Here is a Python code snippet to illustrate the approach:

def maximumTime(time):
time_list = list(time)

if time_list[0] == '?':
time_list[0] = '2' if time_list[1] in ['?', '0', '1', '2', '3'] else '1'

if time_list[1] == '?':
time_list[1] = '3' if time_list[0] == '2' else '9'

if time_list[3] == '?':
time_list[3] = '5'

if time_list[4] == '?':
time_list[4] = '9'

return ''.join(time_list)

### Explanation:

• First, we convert the time string into a list to easily manipulate individual characters.
• Next, we check each position one by one:
• For the first position (Hour’s tens place), the maximum possible digit is either 2 or 1, depending on the next digit. If the next digit is either 0, 1, 2, or 3, then the maximum possible digit for the first position can be 2; otherwise, it should be 1.
• For the second position (Hour’s unit place), the maximum possible digit depends on the first position. If the first digit is 2, then the maximum possible digit for the second position is 3. Otherwise, it should be 9.
• For the third position (Minute’s tens place), the maximum possible digit is 5.
• For the fourth position (Minute’s unit place), the maximum possible digit is 9.
• Finally, we join the list back into a string and return it.

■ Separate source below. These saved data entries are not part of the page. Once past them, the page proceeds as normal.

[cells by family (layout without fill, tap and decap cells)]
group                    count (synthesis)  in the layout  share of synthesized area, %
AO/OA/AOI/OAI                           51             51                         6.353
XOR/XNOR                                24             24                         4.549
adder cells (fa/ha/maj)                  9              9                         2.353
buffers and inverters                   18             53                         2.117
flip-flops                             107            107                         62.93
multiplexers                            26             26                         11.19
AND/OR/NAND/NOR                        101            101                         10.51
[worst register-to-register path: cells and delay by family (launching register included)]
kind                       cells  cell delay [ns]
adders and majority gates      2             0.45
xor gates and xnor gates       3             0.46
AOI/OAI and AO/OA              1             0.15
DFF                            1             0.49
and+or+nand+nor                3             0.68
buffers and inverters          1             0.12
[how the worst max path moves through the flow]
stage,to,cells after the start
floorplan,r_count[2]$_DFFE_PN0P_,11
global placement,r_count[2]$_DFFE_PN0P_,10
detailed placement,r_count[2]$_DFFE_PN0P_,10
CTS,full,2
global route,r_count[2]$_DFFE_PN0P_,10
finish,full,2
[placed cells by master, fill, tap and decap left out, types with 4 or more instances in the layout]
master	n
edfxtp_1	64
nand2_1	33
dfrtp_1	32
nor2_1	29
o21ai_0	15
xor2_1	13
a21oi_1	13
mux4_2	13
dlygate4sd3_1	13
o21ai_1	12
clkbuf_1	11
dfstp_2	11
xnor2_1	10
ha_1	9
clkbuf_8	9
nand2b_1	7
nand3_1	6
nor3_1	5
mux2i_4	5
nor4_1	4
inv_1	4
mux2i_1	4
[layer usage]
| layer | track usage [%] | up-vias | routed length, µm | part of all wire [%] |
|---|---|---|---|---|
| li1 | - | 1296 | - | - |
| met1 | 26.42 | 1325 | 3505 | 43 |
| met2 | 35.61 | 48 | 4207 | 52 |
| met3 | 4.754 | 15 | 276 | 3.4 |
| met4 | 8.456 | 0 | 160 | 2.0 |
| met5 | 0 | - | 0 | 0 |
===== src/rtl/shifter_seq.sv =====
// ----------------------------------------------------------------------------
// shifter_seq: multi-cycle shift unit for the 16-bit datapath.
//
// Applies one single-position shift per clock, for a programmable amount
// of 0..2^AW-1 positions. The controller issues a start pulse while the
// unit is idle, watches busy, and takes the result when done pulses. The
// result and carry stay on sout/carry until the next accepted start.
//
// Op codes: 00 none, 01 left, 10 logical right, 11 arithmetic right.
//
// Optional build macro: SHIFTER_ROTATE_EN
//   defined   - op 00 with a nonzero amount rotates right, one position
//               per cycle, with the same latency as the other shifts.
//   undefined - op 00 passes the operand through for any amount and
//               finishes one edge after the start is accepted.
// ----------------------------------------------------------------------------
module shifter_seq #(
    parameter int W  = 16,
    parameter int AW = 4
) (
    input  logic          clk,
    input  logic          reset,
    input  logic          start,
    input  logic [W-1:0]  in,
    input  logic [1:0]    shift,
    input  logic [AW-1:0] amt,
    output logic [W-1:0]  sout,
    output logic          carry,
    output logic          busy,
    output logic          done
);

    typedef enum logic [1:0] {
        S_IDLE  = 2'd0,
        S_SHIFT = 2'd1,
        S_DONE  = 2'd2
    } state_t;

    localparam logic [1:0] OP_NONE = 2'b00;
    localparam logic [1:0] OP_LSL  = 2'b01;
    localparam logic [1:0] OP_LSR  = 2'b10;
    localparam logic [1:0] OP_ASR  = 2'b11;

`ifdef SHIFTER_ROTATE_EN
    localparam logic ROTATE_EN = 1'b1;
`else
    localparam logic ROTATE_EN = 1'b0;
`endif

    state_t        state_q;
    logic [W-1:0]  sout_q;
    logic          carry_q;
    logic [1:0]    op_q;
    logic [AW-1:0] cnt_q;
    logic          busy_q;
    logic          done_q;

    logic [W-1:0]  step_sout_d;
    logic          step_carry_d;
    logic          skip_shift;

    // One shift step applied to the current contents, selected by the
    // captured op code.
    always_comb begin
        // NOTE: every output of this block gets a default first so no path
        // leaves it unassigned, which would otherwise infer a latch.
        step_sout_d  = sout_q;
        step_carry_d = carry_q;
        case (op_q)
            OP_LSL: begin
                step_sout_d  = {sout_q[W-2:0], 1'b0};
                step_carry_d = sout_q[W-1];
            end
            OP_LSR: begin
                step_sout_d  = {1'b0, sout_q[W-1:1]};
                step_carry_d = sout_q[0];
            end
            OP_ASR: begin
                step_sout_d  = {sout_q[W-1], sout_q[W-1:1]};
                step_carry_d = sout_q[0];
            end
            default: begin
`ifdef SHIFTER_ROTATE_EN
                step_sout_d  = {sout_q[0], sout_q[W-1:1]};
                step_carry_d = sout_q[0];
`endif
            end
        endcase
    end

    // A start that needs no shifting goes straight to DONE.
    assign skip_shift = (amt == '0) || ((shift == OP_NONE) && !ROTATE_EN);

    // Control FSM plus datapath registers; busy/done are registered so no
    // input reaches an output combinationally.
    always_ff @(posedge clk or posedge reset) begin
        // NOTE: every state bit is cleared by the asynchronous reset so an
        // operation in flight is abandoned at once, with no clock needed.
        if (reset) begin
            state_q <= S_IDLE;
            sout_q  <= '0;
            carry_q <= 1'b0;
            op_q    <= OP_NONE;
            cnt_q   <= '0;
            busy_q  <= 1'b0;
            done_q  <= 1'b0;
        end else begin
            // NOTE: non-blocking assignments so every register samples the
            // values from before this edge, regardless of statement order.
            case (state_q)
                S_IDLE: begin
                    if (start) begin
                        sout_q  <= in;
                        op_q    <= shift;
                        cnt_q   <= amt;
                        carry_q <= 1'b0;
                        if (skip_shift) begin
                            state_q <= S_DONE;
                            done_q  <= 1'b1;
                        end else begin
                            state_q <= S_SHIFT;
                            busy_q  <= 1'b1;
                        end
                    end
                end
                S_SHIFT: begin
                    sout_q  <= step_sout_d;
                    carry_q <= step_carry_d;
                    cnt_q   <= cnt_q - AW'(1);
                    if (cnt_q == AW'(1)) begin
                        state_q <= S_DONE;
                        busy_q  <= 1'b0;
                        done_q  <= 1'b1;
                    end
                end
                S_DONE: begin
                    state_q <= S_IDLE;
                    done_q  <= 1'b0;
                end
                default: begin
                    state_q <= S_IDLE;
                    busy_q  <= 1'b0;
                    done_q  <= 1'b0;
                end
            endcase
        end
    end

    assign sout  = sout_q;
    assign carry = carry_q;
    assign busy  = busy_q;
    assign done  = done_q;

endmodule
[src/rtl/half_mult_result_stage.sv]
// half_mult_result_stage: registered output stage for the half-precision multiplier.
// Classifies each accepted product, buffers it with its tag in a DEPTH-entry FIFO
// and keeps sticky exception flags for software.
// Ports:
//   CLK, nRST                          clock, asynchronous active-low reset
//   in_valid/in_ready/in_product/in_tag producer handshake and product {s, e[4:0], m[9:0]}
//   out_valid/out_ready/out_result/out_tag/out_class  head entry, class one-hot {nan,inf,zero,sub,norm}
//   flush                              synchronous discard of all entries (wins over push/pop)
//   flags_clr                          synchronous clear of sticky_flags
//   sticky_flags                       {nan,inf,zero,sub} accumulated over accepted products
//   count                              occupied entries
module half_mult_result_stage #(
    parameter int DEPTH = 4,
    parameter int TAG_W = 4
) (
    input  logic                       CLK,
    input  logic                       nRST,
    input  logic                       in_valid,
    output logic                       in_ready,
    input  logic [15:0]                in_product,
    input  logic [TAG_W-1:0]           in_tag,
    output logic                       out_valid,
    input  logic                       out_ready,
    output logic [15:0]                out_result,
    output logic [TAG_W-1:0]           out_tag,
    output logic [4:0]                 out_class,
    input  logic                       flush,
    input  logic                       flags_clr,
    output logic [3:0]                 sticky_flags,
    output logic [$clog2(DEPTH):0]     count
);
    localparam int AW = $clog2(DEPTH);
    localparam int CW = AW + 1;

    logic [AW-1:0]    wr_ptr_q, wr_ptr_d, rd_ptr_q, rd_ptr_d;
    logic [CW-1:0]    count_q, count_d;
    logic [3:0]       sticky_q, sticky_d;
    logic [15:0]      res_q [DEPTH];
    logic [TAG_W-1:0] tag_q [DEPTH];
    logic [4:0]       cls_q [DEPTH];
    logic [4:0]       in_class;
    logic             push, pop, e_ones, e_zero, m_zero;

    assign e_ones = &in_product[14:10];
    assign e_zero = ~|in_product[14:10];
    assign m_zero = ~|in_product[9:0];
    assign in_class = {e_ones & ~m_zero, e_ones & m_zero, e_zero & m_zero,
                       e_zero & ~m_zero, ~e_ones & ~e_zero};

    assign in_ready  = count_q != CW'(DEPTH);
    assign out_valid = count_q != '0;
    // flush suppresses both handshakes so a product offered during flush is dropped
    assign push = in_valid & in_ready & ~flush;
    assign pop  = out_valid & out_ready & ~flush;

    always_comb begin
        wr_ptr_d = flush ? '0 : wr_ptr_q + AW'(push);
        rd_ptr_d = flush ? '0 : rd_ptr_q + AW'(pop);
        count_d  = flush ? '0 : count_q + CW'(push) - CW'(pop);
        sticky_d = flush ? sticky_q
                 : (flags_clr ? 4'b0 : sticky_q) | (push ? in_class[4:1] : 4'b0);
    end

    always_ff @(posedge CLK or negedge nRST) begin
        if (!nRST) begin
            wr_ptr_q <= '0;
            rd_ptr_q <= '0;
            count_q  <= '0;
            sticky_q <= '0;
            for (int i = 0; i < DEPTH; i++) begin
                res_q[i] <= '0;
                tag_q[i] <= '0;
                cls_q[i] <= '0;
            end
        end else begin
            wr_ptr_q <= wr_ptr_d;
            rd_ptr_q <= rd_ptr_d;
            count_q  <= count_d;
            sticky_q <= sticky_d;
            if (push) begin
                res_q[wr_ptr_q] <= in_product;
                tag_q[wr_ptr_q] <= in_tag;
                cls_q[wr_ptr_q] <= in_class;
            end
        end
    end

    assign out_result   = res_q[rd_ptr_q];
    assign out_tag      = tag_q[rd_ptr_q];
    assign out_class    = cls_q[rd_ptr_q];
    assign sticky_flags = sticky_q;
    assign count        = count_q;
endmodule
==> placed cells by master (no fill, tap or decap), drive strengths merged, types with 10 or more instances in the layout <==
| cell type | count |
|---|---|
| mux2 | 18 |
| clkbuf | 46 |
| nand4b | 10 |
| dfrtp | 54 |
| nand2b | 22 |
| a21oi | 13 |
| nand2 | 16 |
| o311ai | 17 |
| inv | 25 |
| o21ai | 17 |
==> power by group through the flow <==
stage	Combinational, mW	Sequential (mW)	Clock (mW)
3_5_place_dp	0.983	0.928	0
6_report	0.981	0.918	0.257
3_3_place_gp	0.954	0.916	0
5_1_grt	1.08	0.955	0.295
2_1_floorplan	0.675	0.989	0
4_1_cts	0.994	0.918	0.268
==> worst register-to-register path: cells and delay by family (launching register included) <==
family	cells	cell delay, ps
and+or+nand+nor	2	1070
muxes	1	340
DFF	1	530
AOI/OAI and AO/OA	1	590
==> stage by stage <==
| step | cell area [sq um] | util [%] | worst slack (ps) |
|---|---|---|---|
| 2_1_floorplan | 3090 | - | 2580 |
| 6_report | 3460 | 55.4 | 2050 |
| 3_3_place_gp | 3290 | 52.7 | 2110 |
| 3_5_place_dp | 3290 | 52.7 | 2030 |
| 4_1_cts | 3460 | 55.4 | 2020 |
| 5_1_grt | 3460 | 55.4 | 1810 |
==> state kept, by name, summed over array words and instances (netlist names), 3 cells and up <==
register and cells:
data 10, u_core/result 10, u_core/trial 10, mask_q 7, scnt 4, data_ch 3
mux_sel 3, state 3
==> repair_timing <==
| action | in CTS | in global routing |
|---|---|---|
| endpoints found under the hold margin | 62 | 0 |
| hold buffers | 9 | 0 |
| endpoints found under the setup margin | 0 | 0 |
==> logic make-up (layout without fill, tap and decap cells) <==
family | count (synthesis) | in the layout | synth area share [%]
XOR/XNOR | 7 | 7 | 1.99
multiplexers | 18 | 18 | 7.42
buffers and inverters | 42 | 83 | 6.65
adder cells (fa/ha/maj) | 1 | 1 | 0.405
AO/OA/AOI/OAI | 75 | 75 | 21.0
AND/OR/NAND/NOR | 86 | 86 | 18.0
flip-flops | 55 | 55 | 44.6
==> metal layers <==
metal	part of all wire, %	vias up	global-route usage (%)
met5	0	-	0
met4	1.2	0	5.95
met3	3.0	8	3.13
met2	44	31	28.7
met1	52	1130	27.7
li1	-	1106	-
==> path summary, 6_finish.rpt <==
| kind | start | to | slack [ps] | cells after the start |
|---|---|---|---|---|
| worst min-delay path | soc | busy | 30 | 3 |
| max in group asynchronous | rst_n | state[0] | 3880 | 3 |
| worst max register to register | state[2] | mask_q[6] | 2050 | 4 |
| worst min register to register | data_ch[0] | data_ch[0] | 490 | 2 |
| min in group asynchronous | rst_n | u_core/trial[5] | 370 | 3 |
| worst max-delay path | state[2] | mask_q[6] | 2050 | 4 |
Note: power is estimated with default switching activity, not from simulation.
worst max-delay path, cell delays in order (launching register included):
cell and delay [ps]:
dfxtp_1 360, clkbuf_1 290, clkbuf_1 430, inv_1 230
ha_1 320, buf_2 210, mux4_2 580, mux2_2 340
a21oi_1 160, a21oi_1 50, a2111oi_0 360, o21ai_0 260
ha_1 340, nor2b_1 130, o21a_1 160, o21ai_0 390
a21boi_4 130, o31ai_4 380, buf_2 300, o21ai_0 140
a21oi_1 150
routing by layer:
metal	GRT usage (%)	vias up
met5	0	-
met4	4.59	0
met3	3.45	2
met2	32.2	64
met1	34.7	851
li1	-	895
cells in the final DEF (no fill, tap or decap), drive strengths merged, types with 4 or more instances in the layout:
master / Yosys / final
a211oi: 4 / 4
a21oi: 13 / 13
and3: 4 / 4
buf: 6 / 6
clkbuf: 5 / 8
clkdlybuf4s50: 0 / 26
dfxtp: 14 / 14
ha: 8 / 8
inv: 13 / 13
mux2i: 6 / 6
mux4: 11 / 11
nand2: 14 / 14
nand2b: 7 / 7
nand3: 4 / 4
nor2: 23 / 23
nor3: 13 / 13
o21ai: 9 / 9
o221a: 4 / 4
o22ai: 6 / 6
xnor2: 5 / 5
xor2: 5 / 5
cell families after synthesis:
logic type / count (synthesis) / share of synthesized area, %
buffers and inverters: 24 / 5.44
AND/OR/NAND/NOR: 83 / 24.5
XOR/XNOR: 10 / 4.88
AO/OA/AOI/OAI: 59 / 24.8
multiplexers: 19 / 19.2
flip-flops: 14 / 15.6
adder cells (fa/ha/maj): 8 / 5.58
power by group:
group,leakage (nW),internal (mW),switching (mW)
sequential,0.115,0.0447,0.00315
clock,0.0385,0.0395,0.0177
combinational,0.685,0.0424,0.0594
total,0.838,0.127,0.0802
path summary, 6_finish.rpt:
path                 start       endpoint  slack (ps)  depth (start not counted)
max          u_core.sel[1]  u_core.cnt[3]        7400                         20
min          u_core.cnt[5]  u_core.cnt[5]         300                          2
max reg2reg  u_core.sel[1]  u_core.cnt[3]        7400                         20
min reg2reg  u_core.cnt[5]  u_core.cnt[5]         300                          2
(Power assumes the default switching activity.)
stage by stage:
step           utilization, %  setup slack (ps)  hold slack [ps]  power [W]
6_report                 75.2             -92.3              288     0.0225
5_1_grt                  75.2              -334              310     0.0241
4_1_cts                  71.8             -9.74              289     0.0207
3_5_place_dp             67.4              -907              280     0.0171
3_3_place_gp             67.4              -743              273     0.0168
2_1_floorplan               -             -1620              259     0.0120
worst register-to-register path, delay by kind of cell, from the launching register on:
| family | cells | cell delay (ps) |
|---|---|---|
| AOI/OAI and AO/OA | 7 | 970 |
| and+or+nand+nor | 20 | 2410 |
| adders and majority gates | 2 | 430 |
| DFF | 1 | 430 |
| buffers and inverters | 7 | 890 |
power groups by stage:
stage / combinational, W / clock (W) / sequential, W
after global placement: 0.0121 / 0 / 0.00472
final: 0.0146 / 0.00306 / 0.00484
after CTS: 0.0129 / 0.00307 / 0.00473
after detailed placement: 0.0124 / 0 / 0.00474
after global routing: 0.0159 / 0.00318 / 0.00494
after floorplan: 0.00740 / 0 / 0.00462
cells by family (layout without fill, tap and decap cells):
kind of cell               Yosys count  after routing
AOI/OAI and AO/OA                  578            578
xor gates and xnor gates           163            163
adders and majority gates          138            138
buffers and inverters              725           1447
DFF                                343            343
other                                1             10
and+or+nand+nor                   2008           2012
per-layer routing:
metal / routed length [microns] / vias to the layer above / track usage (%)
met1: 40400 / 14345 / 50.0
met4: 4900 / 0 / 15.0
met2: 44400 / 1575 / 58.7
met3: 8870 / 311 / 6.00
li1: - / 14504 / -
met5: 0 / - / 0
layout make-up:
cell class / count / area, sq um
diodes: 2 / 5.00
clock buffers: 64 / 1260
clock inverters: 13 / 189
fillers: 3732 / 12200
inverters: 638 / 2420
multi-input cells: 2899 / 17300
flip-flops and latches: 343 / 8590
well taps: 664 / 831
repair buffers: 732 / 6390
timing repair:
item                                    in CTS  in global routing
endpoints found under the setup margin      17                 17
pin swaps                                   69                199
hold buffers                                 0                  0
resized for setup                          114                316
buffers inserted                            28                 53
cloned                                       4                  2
===== src/rtl/tile_chk_misr.sv =====
// tile_chk_misr: 16-bit MISR (x^16+x^12+x^5+1) with synchronous clear and update enable.
module tile_chk_misr
  import tile_chk_pkg::*;
(
  input  logic        clk,
  input  logic        rst,
  input  logic        en,
  input  logic        clr,
  input  logic [15:0] data,
  output logic [15:0] sig
);
  always_ff @(posedge clk)
    if (rst || clr) sig <= MISR_SEED;
    else if (en) sig <= {sig[14:0], 1'b0} ^ (sig[15] ? MISR_POLY : 16'h0000) ^ data;
endmodule


===== config.mk =====
export PLATFORM = sky130hd
export DESIGN_NAME = tile_chk_misr
export DESIGN_NICKNAME = d
export VERILOG_FILES = /design/src/rtl/tile_chk_pkg.sv /design/src/rtl/tile_chk_misr.sv
export SDC_FILE = /design/constraint.sdc
export NUM_CORES = 1
export LEC_CHECK = 0
export CAP_MARGIN = 20
export CELL_PAD_IN_SITES_DETAIL_PLACEMENT = 2
export CELL_PAD_IN_SITES_GLOBAL_PLACEMENT = 2
export CORE_AREA = 4 4 65 67
export DETAILED_ROUTE_END_ITERATION = 6
export DIE_AREA = 0 0 69 71
export GPL_TIMING_DRIVEN = 1
export PLACE_DENSITY = 0.78
export SKIP_CTS_REPAIR_TIMING = 1
export SYNTH_ARGS = -nofsm -noshare
export SYNTH_HDL_FRONTEND = slang
export SYNTH_SLANG_ARGS = --single-unit

===== constraint.sdc =====
create_clock -name clk -period 1.1 [get_ports clk]
set_input_delay 0.22 -clock clk [delete_from_list [all_inputs] [get_ports clk]]
set_output_delay 0.22 -clock clk [all_outputs]
set_load 0.02 [all_outputs]
$ cat config.mk
export PLATFORM = sky130hd
export DESIGN_NAME = dmg_lcd_sink_flat
export DESIGN_NICKNAME = d
export VERILOG_FILES = /design/src/rtl/dmg_lcd_sink_if.sv /design/src/rtl/dmg_lcd_sink.sv /design/src/flat_wrapper.sv
export SDC_FILE = /design/constraint.sdc
export NUM_CORES = 1
export LEC_CHECK = 0
export CORE_ASPECT_RATIO = 1.5
export CORE_MARGIN = 4
export CORE_UTILIZATION = 35
export DETAILED_ROUTE_END_ITERATION = 10
export PLACE_DENSITY_LB_ADDON = 0.15
export SYNTH_ARGS = -nofsm -noshare
export SYNTH_HDL_FRONTEND = slang
export SYNTH_SLANG_ARGS = --single-unit
$ cat constraint.sdc
create_clock -name clk -period 5 [get_ports clk]
set_input_delay 1 -clock clk [delete_from_list [all_inputs] [get_ports clk]]
set_output_delay 1 -clock clk [all_outputs]
set_load 0.02 [all_outputs]
$ cat src/rtl/dmg_lcd_sink_if.sv
// LCD pixel stream from the PPU plus the framebuffer write port it turns into.
// master = stream producer / RAM side, slave = dmg_lcd_sink.
interface dmg_lcd_sink_if #(
   parameter int ADDR_W = 15
);
   logic              lcd_vsync;
   logic              lcd_hsync;
   logic              lcd_pixel;
   logic [1:0]        lcd_color;
   logic              fb_we;
   logic [ADDR_W:0]   fb_addr;
   logic [1:0]        fb_wdata;

   modport master (
      output lcd_vsync, lcd_hsync, lcd_pixel, lcd_color,
      input  fb_we, fb_addr, fb_wdata
   );

   modport slave (
      input  lcd_vsync, lcd_hsync, lcd_pixel, lcd_color,
      output fb_we, fb_addr, fb_wdata
   );
endinterface

$ cat src/rtl/dmg_lcd_sink.sv
// Receives the PPU LCD stream, rebuilds x/y from the strobes and writes pixels
// into the back bank of a double-buffered framebuffer; flags malformed lines/frames.
module dmg_lcd_sink #(
   parameter int H_PIXELS = 160,
   parameter int V_LINES  = 144,
   parameter int ADDR_W   = 15
) (
   input  logic                clk,
   input  logic                rst,
   dmg_lcd_sink_if.slave       lcd,
   input  logic                err_clr,
   output logic                disp_bank,
   output logic                frame_done,
   output logic [7:0]          frame_count,
   output logic                err_long_line,
   output logic                err_short_line,
   output logic                err_short_frame
);

   localparam int X_W = $clog2(H_PIXELS + 1);
   localparam int Y_W = $clog2(V_LINES + 1);
   localparam logic [X_W-1:0]    X_END     = X_W'(H_PIXELS);
   localparam logic [Y_W-1:0]    Y_LAST    = Y_W'(V_LINES - 1);
   localparam logic [ADDR_W-1:0] LINE_STEP = ADDR_W'(H_PIXELS);

   typedef enum logic [1:0] {WAIT_VS, ACTIVE, DONE} state_t;

   state_t              state;
   logic                vs_q;
   logic                hs_q;
   logic [X_W-1:0]      x;
   logic [Y_W-1:0]      y;
   logic [ADDR_W-1:0]   addr;
   logic [ADDR_W-1:0]   line_base;
   logic                we_p1;
   logic [ADDR_W:0]     addr_p1;
   logic [1:0]          wdata_p1;

   logic                vs_rise;
   logic                hs_rise;
   logic                pix_ok;
   logic                pix_long;
   logic [X_W-1:0]      x_pix;
   logic [ADDR_W-1:0]   addr_pix;
   logic                line_close;

   // A pixel in the same cycle as hsync is consumed first, so the line-close
   // decision looks at the position after that pixel.
   always_comb begin
      vs_rise    = lcd.lcd_vsync & ~vs_q;
      hs_rise    = lcd.lcd_hsync & ~hs_q;
      pix_ok     = lcd.lcd_pixel && (x < X_END);
      pix_long   = lcd.lcd_pixel && (x == X_END);
      x_pix      = pix_ok ? x + X_W'(1) : x;
      addr_pix   = pix_ok ? addr + ADDR_W'(1) : addr;
      line_close = hs_rise && (x_pix != '0);
   end

   always_ff @(posedge clk) begin
      if (rst) begin
         state           <= WAIT_VS;
         vs_q            <= 1'b1;
         hs_q            <= 1'b1;
         x               <= '0;
         y               <= '0;
         addr            <= '0;
         line_base       <= '0;
         we_p1           <= 1'b0;
         addr_p1         <= '0;
         wdata_p1        <= '0;
         disp_bank       <= 1'b0;
         frame_done      <= 1'b0;
         frame_count     <= '0;
         err_long_line   <= 1'b0;
         err_short_line  <= 1'b0;
         err_short_frame <= 1'b0;
      end else begin
         vs_q       <= lcd.lcd_vsync;
         hs_q       <= lcd.lcd_hsync;
         we_p1      <= 1'b0;
         frame_done <= 1'b0;

         // Clear first; any error set later in this block overrides it.
         if (err_clr) begin
            err_long_line   <= 1'b0;
            err_short_line  <= 1'b0;
            err_short_frame <= 1'b0;
         end

         case (state)
            WAIT_VS: begin
               if (vs_rise) begin
                  x         <= '0;
                  y         <= '0;
                  addr      <= '0;
                  line_base <= '0;
                  state     <= ACTIVE;
               end
            end

            ACTIVE: begin
               if (vs_rise) begin
                  err_short_frame <= 1'b1;
                  y               <= '0;
                  line_base       <= '0;
                  if (lcd.lcd_pixel) begin
                     we_p1    <= 1'b1;
                     addr_p1  <= {~disp_bank, {ADDR_W{1'b0}}};
                     wdata_p1 <= lcd.lcd_color;
                     x        <= X_W'(1);
                     addr     <= ADDR_W'(1);
                  end else begin
                     x    <= '0;
                     addr <= '0;
                  end
               end else begin
                  if (pix_ok) begin
                     we_p1    <= 1'b1;
                     addr_p1  <= {~disp_bank, addr};
                     wdata_p1 <= lcd.lcd_color;
                  end
                  if (pix_long) begin
                     err_long_line <= 1'b1;
                  end
                  if (line_close) begin
                     if (x_pix < X_END) begin
                        err_short_line <= 1'b1;
                     end
                     x <= '0;
                     y <= y + Y_W'(1);
                     // Last line: park the address at 0 so it never leaves the bank.
                     if (y == Y_LAST) begin
                        line_base <= '0;
                        addr      <= '0;
                        state     <= DONE;
                     end else begin
                        line_base <= line_base + LINE_STEP;
                        addr      <= line_base + LINE_STEP;
                     end
                  end else begin
                     x    <= x_pix;
                     addr <= addr_pix;
                  end
               end
            end

            DONE: begin
               disp_bank   <= ~disp_bank;
               frame_done  <= 1'b1;
               frame_count <= frame_count + 8'd1;
               state       <= WAIT_VS;
            end

            default: state <= WAIT_VS;
         endcase
      end
   end

   assign lcd.fb_we    = we_p1;
   assign lcd.fb_addr  = addr_p1;
   assign lcd.fb_wdata = wdata_p1;

endmodule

### Time and Space Complexity

The time complexity is O(1) because we are checking a fixed number of positions, and the space complexity is also O(1).

## Testing the Function

Here are some test cases to validate the solution:

assert maximumTime("2?:?0") == "23:50"
assert maximumTime("0?:3?") == "09:39"
assert maximumTime("?4:??") == "14:59"
assert maximumTime("??:??") == "23:59"

## Conclusion

The “Latest Time by Replacing Hidden Digits” problem on Leetcode provides a good exercise in string manipulation and logical reasoning. It is a relatively straightforward problem that can be solved efficiently with a time complexity of O(1). The key to solving this problem is to examine each position carefully and replace ‘?’ with the maximum possible valid digit.